» Dataset extract
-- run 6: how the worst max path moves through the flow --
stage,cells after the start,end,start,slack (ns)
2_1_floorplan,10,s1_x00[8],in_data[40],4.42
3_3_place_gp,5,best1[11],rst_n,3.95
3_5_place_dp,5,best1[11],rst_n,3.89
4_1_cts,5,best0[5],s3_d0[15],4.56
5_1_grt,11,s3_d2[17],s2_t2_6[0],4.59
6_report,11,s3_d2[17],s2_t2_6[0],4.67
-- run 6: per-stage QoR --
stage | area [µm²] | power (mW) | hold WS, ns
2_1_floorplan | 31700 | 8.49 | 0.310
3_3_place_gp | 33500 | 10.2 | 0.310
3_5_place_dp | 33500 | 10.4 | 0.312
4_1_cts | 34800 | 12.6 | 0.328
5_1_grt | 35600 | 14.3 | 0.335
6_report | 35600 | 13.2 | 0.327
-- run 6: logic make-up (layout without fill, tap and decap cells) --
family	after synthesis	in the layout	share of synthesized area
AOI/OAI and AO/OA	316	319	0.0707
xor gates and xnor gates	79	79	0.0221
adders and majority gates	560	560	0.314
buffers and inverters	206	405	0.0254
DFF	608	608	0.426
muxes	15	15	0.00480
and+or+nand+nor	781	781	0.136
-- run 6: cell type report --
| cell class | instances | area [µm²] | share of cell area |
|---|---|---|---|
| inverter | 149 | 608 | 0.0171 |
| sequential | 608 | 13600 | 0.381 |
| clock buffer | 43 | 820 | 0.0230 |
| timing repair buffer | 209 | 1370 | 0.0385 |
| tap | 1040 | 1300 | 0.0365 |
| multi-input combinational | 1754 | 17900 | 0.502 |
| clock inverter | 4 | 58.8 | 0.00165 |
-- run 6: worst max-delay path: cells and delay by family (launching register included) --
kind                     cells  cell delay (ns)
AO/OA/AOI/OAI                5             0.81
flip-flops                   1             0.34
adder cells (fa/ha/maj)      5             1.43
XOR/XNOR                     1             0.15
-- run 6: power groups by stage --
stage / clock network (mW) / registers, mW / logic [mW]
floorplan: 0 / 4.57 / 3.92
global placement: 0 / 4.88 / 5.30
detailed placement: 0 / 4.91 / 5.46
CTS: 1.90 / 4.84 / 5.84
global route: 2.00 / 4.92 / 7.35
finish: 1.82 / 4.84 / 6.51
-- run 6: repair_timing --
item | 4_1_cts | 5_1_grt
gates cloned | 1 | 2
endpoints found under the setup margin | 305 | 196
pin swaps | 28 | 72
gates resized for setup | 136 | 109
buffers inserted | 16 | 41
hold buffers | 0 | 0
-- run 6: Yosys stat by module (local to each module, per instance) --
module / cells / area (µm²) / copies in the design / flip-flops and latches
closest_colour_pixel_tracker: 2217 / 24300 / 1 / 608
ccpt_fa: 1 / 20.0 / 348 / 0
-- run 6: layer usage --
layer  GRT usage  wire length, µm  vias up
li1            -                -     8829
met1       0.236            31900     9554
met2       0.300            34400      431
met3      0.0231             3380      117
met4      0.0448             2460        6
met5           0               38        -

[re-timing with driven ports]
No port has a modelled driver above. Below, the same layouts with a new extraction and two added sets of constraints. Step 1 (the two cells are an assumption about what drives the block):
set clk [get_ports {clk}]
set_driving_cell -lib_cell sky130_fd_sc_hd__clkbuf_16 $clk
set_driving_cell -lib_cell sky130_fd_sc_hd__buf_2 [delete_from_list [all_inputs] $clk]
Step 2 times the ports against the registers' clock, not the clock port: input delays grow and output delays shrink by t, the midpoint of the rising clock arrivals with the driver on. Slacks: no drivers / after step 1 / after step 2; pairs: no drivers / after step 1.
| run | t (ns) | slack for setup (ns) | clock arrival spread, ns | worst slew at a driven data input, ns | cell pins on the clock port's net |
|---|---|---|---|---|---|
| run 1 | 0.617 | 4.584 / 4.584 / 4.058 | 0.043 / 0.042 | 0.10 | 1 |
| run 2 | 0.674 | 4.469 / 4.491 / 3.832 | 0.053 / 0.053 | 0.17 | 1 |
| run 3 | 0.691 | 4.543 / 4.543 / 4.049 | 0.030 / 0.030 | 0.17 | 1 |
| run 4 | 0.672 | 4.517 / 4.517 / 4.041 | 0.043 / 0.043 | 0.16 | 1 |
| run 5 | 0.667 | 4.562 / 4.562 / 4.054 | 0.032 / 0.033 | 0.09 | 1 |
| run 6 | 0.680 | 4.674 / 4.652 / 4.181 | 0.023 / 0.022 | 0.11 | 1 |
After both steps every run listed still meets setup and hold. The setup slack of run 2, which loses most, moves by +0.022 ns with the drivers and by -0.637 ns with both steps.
This is an optimization exercise on Yosys and OpenROAD, whose aim is small area and a short achievable clock period, not a production implementation. RTL that was checked went through simulation tests only; none was proved equivalent to the original. The RTL of run 1 was laid out without a check of its function. Power is estimated from default activity; no workload was simulated.

## config.mk

```make
export PLATFORM = sky130hd
export DESIGN_NAME = ram_proto_monitor
export DESIGN_NICKNAME = ram_proto_monitor
export VERILOG_FILES = /design/flow/design.v
export SDC_FILE = /design/flow/constraint.sdc
export NUM_CORES = 4
export LEC_CHECK = 0
export CAP_MARGIN = 20
export CORE_MARGIN = 2
export CORE_UTILIZATION = 45
export SETUP_SLACK_MARGIN = 2.5
export SLEW_MARGIN = 20
```

## constraint.sdc

```tcl
create_clock -name core_clock -period 5.0 [get_ports {clk}]
set_input_delay 1.0000 -clock core_clock [delete_from_list [all_inputs] [get_ports {clk}]]
set_output_delay 1.0000 -clock core_clock [all_outputs]
set_load 0.01 [all_outputs]
```

## design.v

```verilog
package ram_mon_pkg;
   typedef enum logic [1:0] {
      WR_ADDR = 2'b00,
      WR_DATA = 2'b01,
      RD_ADDR = 2'b10,
      RD_DATA = 2'b11
   } cmd_e;
   localparam int CHK_RST_OUT       = 0;
   localparam int CHK_SPURIOUS_TX   = 1;
   localparam int CHK_MISSING_TX    = 2;
   localparam int CHK_WR_ORDER      = 3;
   localparam int CHK_RD_ORDER      = 4;
   localparam int CHK_DATA_MISMATCH = 5;
   localparam int N_CHK             = 6;
   typedef enum logic {W_IDLE, W_ARMED} wr_state_e;
   typedef enum logic {R_IDLE, R_ARMED} rd_state_e;
   localparam int TOK_DATA_W = 32;
   typedef struct packed {
      logic                  exp;    
      logic                  chk;    
      logic [TOK_DATA_W-1:0] data;
   } token_t;
endpackage
module ram_mon_shadow #(
   parameter int unsigned ADDR_WIDTH = 8,
   parameter int unsigned NPART      = 1,
   parameter int unsigned LO_W       = ADDR_WIDTH / 2,
   parameter int unsigned HI_W       = ADDR_WIDTH - LO_W
) (
   input  logic                          clk,
   input  logic                          rst,
   input  logic                          we,
   input  logic [ADDR_WIDTH-1:0]         waddr,
   input  logic [ADDR_WIDTH-1:0]         wdata,
   input  logic [(1<<HI_W)-1:0]          rhi,
   input  logic [(1<<LO_W)-1:0]          rlo,
   output logic [NPART*ADDR_WIDTH-1:0]   rpart,
   output logic [NPART-1:0]              vpart
);
   localparam int unsigned DEPTH = 1 << ADDR_WIDTH;
   localparam int unsigned GSIZE = DEPTH / NPART;
   logic [ADDR_WIDTH-1:0] mem [DEPTH];
   logic [DEPTH-1:0]      valid;
   logic [(1<<LO_W)-1:0] wlo;
   logic [(1<<HI_W)-1:0] whi;
   logic [DEPTH-1:0]     wsel, rsel;
   always_comb begin
      for (int i = 0; i < (1<<LO_W); i++) begin
         wlo[i] = (waddr[LO_W-1:0] == i);
      end
      for (int i = 0; i < (1<<HI_W); i++) begin
         whi[i] = we && (waddr[ADDR_WIDTH-1:LO_W] == i);
      end
      for (int j = 0; j < DEPTH; j++) begin
         wsel[j] = whi[j >> LO_W] && wlo[j % (1<<LO_W)];
         rsel[j] = rhi[j >> LO_W] && rlo[j % (1<<LO_W)];
      end
   end
   always_ff @(posedge clk) begin
      for (int j = 0; j < DEPTH; j++) begin
         if (wsel[j]) begin
            mem[j] <= wdata;
         end
      end
   end
   always_ff @(posedge clk) begin
      if (rst) begin
         valid <= '0;
      end else begin
         valid <= valid | wsel;
      end
   end
   always_comb begin
      rpart = '0;
      vpart = '0;
      for (int j = 0; j < DEPTH; j++) begin
         rpart[(j/GSIZE)*ADDR_WIDTH +: ADDR_WIDTH] =
            rpart[(j/GSIZE)*ADDR_WIDTH +: ADDR_WIDTH] | (mem[j] & {ADDR_WIDTH{rsel[j]}});
         vpart[j/GSIZE] = vpart[j/GSIZE] | (valid[j] & rsel[j]);
      end
   end
endmodule
module ram_proto_monitor #(
   parameter int unsigned ADDR_WIDTH = 8,
   parameter int unsigned RD_LATENCY = 1,
   parameter int unsigned CNT_WIDTH  = 16
) (
   input  logic                  clk,
   input  logic                  rst,
   input  logic                  rx_valid,
   input  logic [ADDR_WIDTH+1:0] din,
   input  logic                  tx_valid,
   input  logic [ADDR_WIDTH-1:0] dout,
   input  logic                  clr,
   output logic [ram_mon_pkg::N_CHK-1:0] err_sticky,
   output logic                  err_pulse,
   output logic [CNT_WIDTH-1:0]  err_count,
   output logic [CNT_WIDTH-1:0]  wr_count,
   output logic [CNT_WIDTH-1:0]  rd_count
);
   localparam int unsigned NPART = 8;
   localparam int unsigned TOK_W = 2 + NPART * (ADDR_WIDTH + 1);
   function automatic logic [CNT_WIDTH-1:0] sat_inc(input logic [CNT_WIDTH-1:0] v);
      sat_inc = (&v) ? v : v + 1'b1;
   endfunction
   logic [1:0]            opcode;
   logic [ADDR_WIDTH-1:0] payload;
   logic                  wr_addr_cmd, wr_data_cmd, rd_addr_cmd, rd_data_cmd;
   logic                  wr_armed_q, rd_armed_q;
   localparam int unsigned LO_W = ADDR_WIDTH / 2;
   localparam int unsigned HI_W = ADDR_WIDTH - LO_W;
   logic [ADDR_WIDTH-1:0] waddr_q;
   logic [(1<<HI_W)-1:0]  rhi_q, rhi_d;
   logic [(1<<LO_W)-1:0]  rlo_q, rlo_d;
   logic                  rst_d;
   logic [RD_LATENCY*TOK_W-1:0] pipe_q;
   logic [TOK_W-1:0]            push_tok, head_tok;
   logic                        sh_we;
   logic [NPART*ADDR_WIDTH-1:0] sh_rpart;
   logic [NPART-1:0]            sh_vpart;
   logic                  head_exp, head_armed, head_valid;
   logic [ADDR_WIDTH-1:0] head_data;
   logic [ram_mon_pkg::N_CHK-1:0] fail;
   logic                          any_fail;
   assign opcode  = din[ADDR_WIDTH+1:ADDR_WIDTH];
   assign payload = din[ADDR_WIDTH-1:0];
   assign wr_addr_cmd = rx_valid && !rst && (opcode == ram_mon_pkg::WR_ADDR);
   assign wr_data_cmd = rx_valid && !rst && (opcode == ram_mon_pkg::WR_DATA);
   assign rd_addr_cmd = rx_valid && !rst && (opcode == ram_mon_pkg::RD_ADDR);
   assign rd_data_cmd = rx_valid && !rst && (opcode == ram_mon_pkg::RD_DATA);
   assign sh_we = wr_data_cmd && wr_armed_q;
   ram_mon_shadow #(
      .ADDR_WIDTH(ADDR_WIDTH),
      .NPART     (NPART)
   ) u_shadow (
      .clk    (clk),
      .rst    (rst),
      .we     (sh_we),
      .waddr  (waddr_q),
      .wdata  (payload),
      .rhi    (rhi_q),
      .rlo    (rlo_q),
      .rpart  (sh_rpart),
      .vpart  (sh_vpart)
   );
   always_comb begin
      for (int i = 0; i < (1<<HI_W); i++) rhi_d[i] = (payload[ADDR_WIDTH-1:LO_W] == i);
      for (int i = 0; i < (1<<LO_W); i++) rlo_d[i] = (payload[LO_W-1:0] == i);
   end
   assign push_tok = rd_data_cmd ? {sh_vpart, sh_rpart, rd_armed_q, 1'b1} : '0;
   assign head_tok = pipe_q[(RD_LATENCY-1)*TOK_W +: TOK_W];
   always_comb begin
      head_exp   = head_tok[0];
      head_armed = head_tok[1];
      head_data  = '0;
      for (int p = 0; p < NPART; p++) begin
         head_data = head_data | head_tok[2 + p*ADDR_WIDTH +: ADDR_WIDTH];
      end
      head_valid = |head_tok[2 + NPART*ADDR_WIDTH +: NPART];
   end
   always_comb begin
      fail = '0;
      if (!rst) begin
         fail[ram_mon_pkg::CHK_RST_OUT]       = rst_d && (tx_valid || (dout != '0));
         fail[ram_mon_pkg::CHK_SPURIOUS_TX]   = tx_valid && !head_exp;
         fail[ram_mon_pkg::CHK_MISSING_TX]    = head_exp && !tx_valid;
         fail[ram_mon_pkg::CHK_WR_ORDER]      = wr_data_cmd && !wr_armed_q;
         fail[ram_mon_pkg::CHK_RD_ORDER]      = rd_data_cmd && !rd_armed_q;
         fail[ram_mon_pkg::CHK_DATA_MISMATCH] = head_exp && head_armed && head_valid &&
                                                tx_valid && (dout != head_data);
      end
      any_fail = |fail;
   end
   always_ff @(posedge clk) begin
      rst_d <= rst;
      if (rst) begin
         wr_armed_q <= 1'b0;
         rd_armed_q <= 1'b0;
         waddr_q    <= '0;
         rhi_q      <= (1<<HI_W)'(1);
         rlo_q      <= (1<<LO_W)'(1);
         pipe_q     <= '0;
         err_sticky <= '0;
         err_pulse  <= 1'b0;
         err_count  <= '0;
         wr_count   <= '0;
         rd_count   <= '0;
      end else begin
         if (wr_addr_cmd) begin
            waddr_q    <= payload;
            wr_armed_q <= 1'b1;
         end else if (wr_data_cmd) begin
            wr_armed_q <= 1'b0;
         end
         if (rd_addr_cmd) begin
            rhi_q      <= rhi_d;
            rlo_q      <= rlo_d;
            rd_armed_q <= 1'b1;
         end else if (rd_data_cmd) begin
            rd_armed_q <= 1'b0;
         end
         pipe_q[0 +: TOK_W] <= push_tok;
         for (int i = 1; i < RD_LATENCY; i++) begin
            pipe_q[i*TOK_W +: TOK_W] <= pipe_q[(i-1)*TOK_W +: TOK_W];
         end
         err_sticky <= (clr ? '0 : err_sticky) | fail;
         err_pulse  <= any_fail;
         err_count  <= any_fail    ? sat_inc(clr ? '0 : err_count) : (clr ? '0 : err_count);
         wr_count   <= wr_data_cmd ? sat_inc(clr ? '0 : wr_count)  : (clr ? '0 : wr_count);
         rd_count   <= rd_data_cmd ? sat_inc(clr ? '0 : rd_count)  : (clr ? '0 : rd_count);
      end
   end
endmodule
```

## run.sh

```bash
#!/bin/bash
# synth_recipe.tcl (not shown) runs the flow's synth.tcl, then flattens the netlist and writes it again
# the make line also repeats each setting of config.mk as NAME=value (left out here)
make -C /OpenROAD-flow-scripts/flow DESIGN_CONFIG=/design/flow/config.mk WORK_HOME=/design/flow/orfs CLKGATE_MAP_FILE= SYNTH_SCRIPT=/design/flow/synth_recipe.tcl finish
```

==> results of run 1 <==
layout by cell type (no fill, tap or decap), drive strengths merged, types with 68 or more instances in the layout:
master,netlist,routed
a222oi,72,72
nand2,146,146
clkbuf,290,349
buf,85,442
dfxtp,428,428
nand4,104,104
a22oi,648,648
clkinv,0,68
nand3,246,246
edfxtp,2048,2048
a21oi,104,104
nor2,776,781
a221oi,182,182
o21ai,113,113
a22o,238,238
sequential cells by signal, summed over array words and instances, names as in the netlist, 8 cells and up:
name            cells
rhi_q              16
u_shadow.mem     2048
u_shadow.valid    256
pipe_q             74
waddr_q             8
err_count          16
rlo_q              16
wr_count           16
rd_count           16
worst paths after layout:
path                        end  slack [ns]  depth (start not counted)
setup / recovery     pipe_q[36]        2.35                          5
hold / removal            rst_d        0.43                          1
setup reg to reg     pipe_q[36]        2.35                          5
hold reg to reg   err_sticky[0]        0.47                          1
power by group:
| part | switching [mW] | internal, mW |
|---|---|---|
| combinational | 0.642 | 0.150 |
| sequential | 0.0283 | 22.3 |
| clock | 7.88 | 10.8 |
| total | 8.55 | 33.2 |
worst max-delay path: stages (launching register included):
cell and delay (ns):
dfxtp_4 0.53, buf_6 0.31, a221oi_1 0.36, nand4_1 0.23
a222oi_1 0.75, a21oi_1 0.26
cells by family (layout without fill, tap and decap cells):
logic type / Yosys count / in the layout
simple gates: 1390 / 1395
other cells: 0 / 8
xor+xnor: 30 / 30
compound gates: 1449 / 1449
flops: 2476 / 2476
fa+ha+maj: 3 / 3
mux: 7 / 7
buf+inv: 385 / 965
per-stage QoR:
step,std cells,instance area (sq um)
final,8973,107000
after global routing,8966,107000
after CTS,8935,107000
after detailed placement,8285,95300
after global placement,8283,95300
after floorplan,5740,90800
layout make-up:
class,count,share of cell area (%)
multi-input combinational,2884,18.5
timing repair buffer,502,5.36
sequential,2476,65.4
antenna,8,0.0186
inverter,10,0.0349
clock inverter,108,1.18
clock buffer,345,6.42
tap,2640,3.07
routing by layer:
layer / wire length, um / vias up / track usage [%]
li1: - / 23700 / -
met2: 138000 / 4119 / 45.2
met4: 16000 / 2 / 13.3
met5: 13 / - / 0
met1: 116000 / 29800 / 41.0
met3: 35300 / 683 / 6.09
what timing repair did:
item,in CTS,in global routing
endpoints found under the setup margin,2470,1487
hold buffers,0,0
gates cloned,10,1
pin swaps,83,32
setup buffers,187,29
gates resized for setup,419,46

» Description of the task
Search the data above for the string "registers". Report every line where it is found.

» Exercise output
stage / clock network (mW) / registers, mW / logic [mW]
Step 2 times the ports against the registers' clock, not the clock port: input delays grow and output delays shrink by t, the midpoint of the rising clock arrivals with the driver on. Slacks: no drivers / after step 1 / after step 2; pairs: no drivers / after step 1.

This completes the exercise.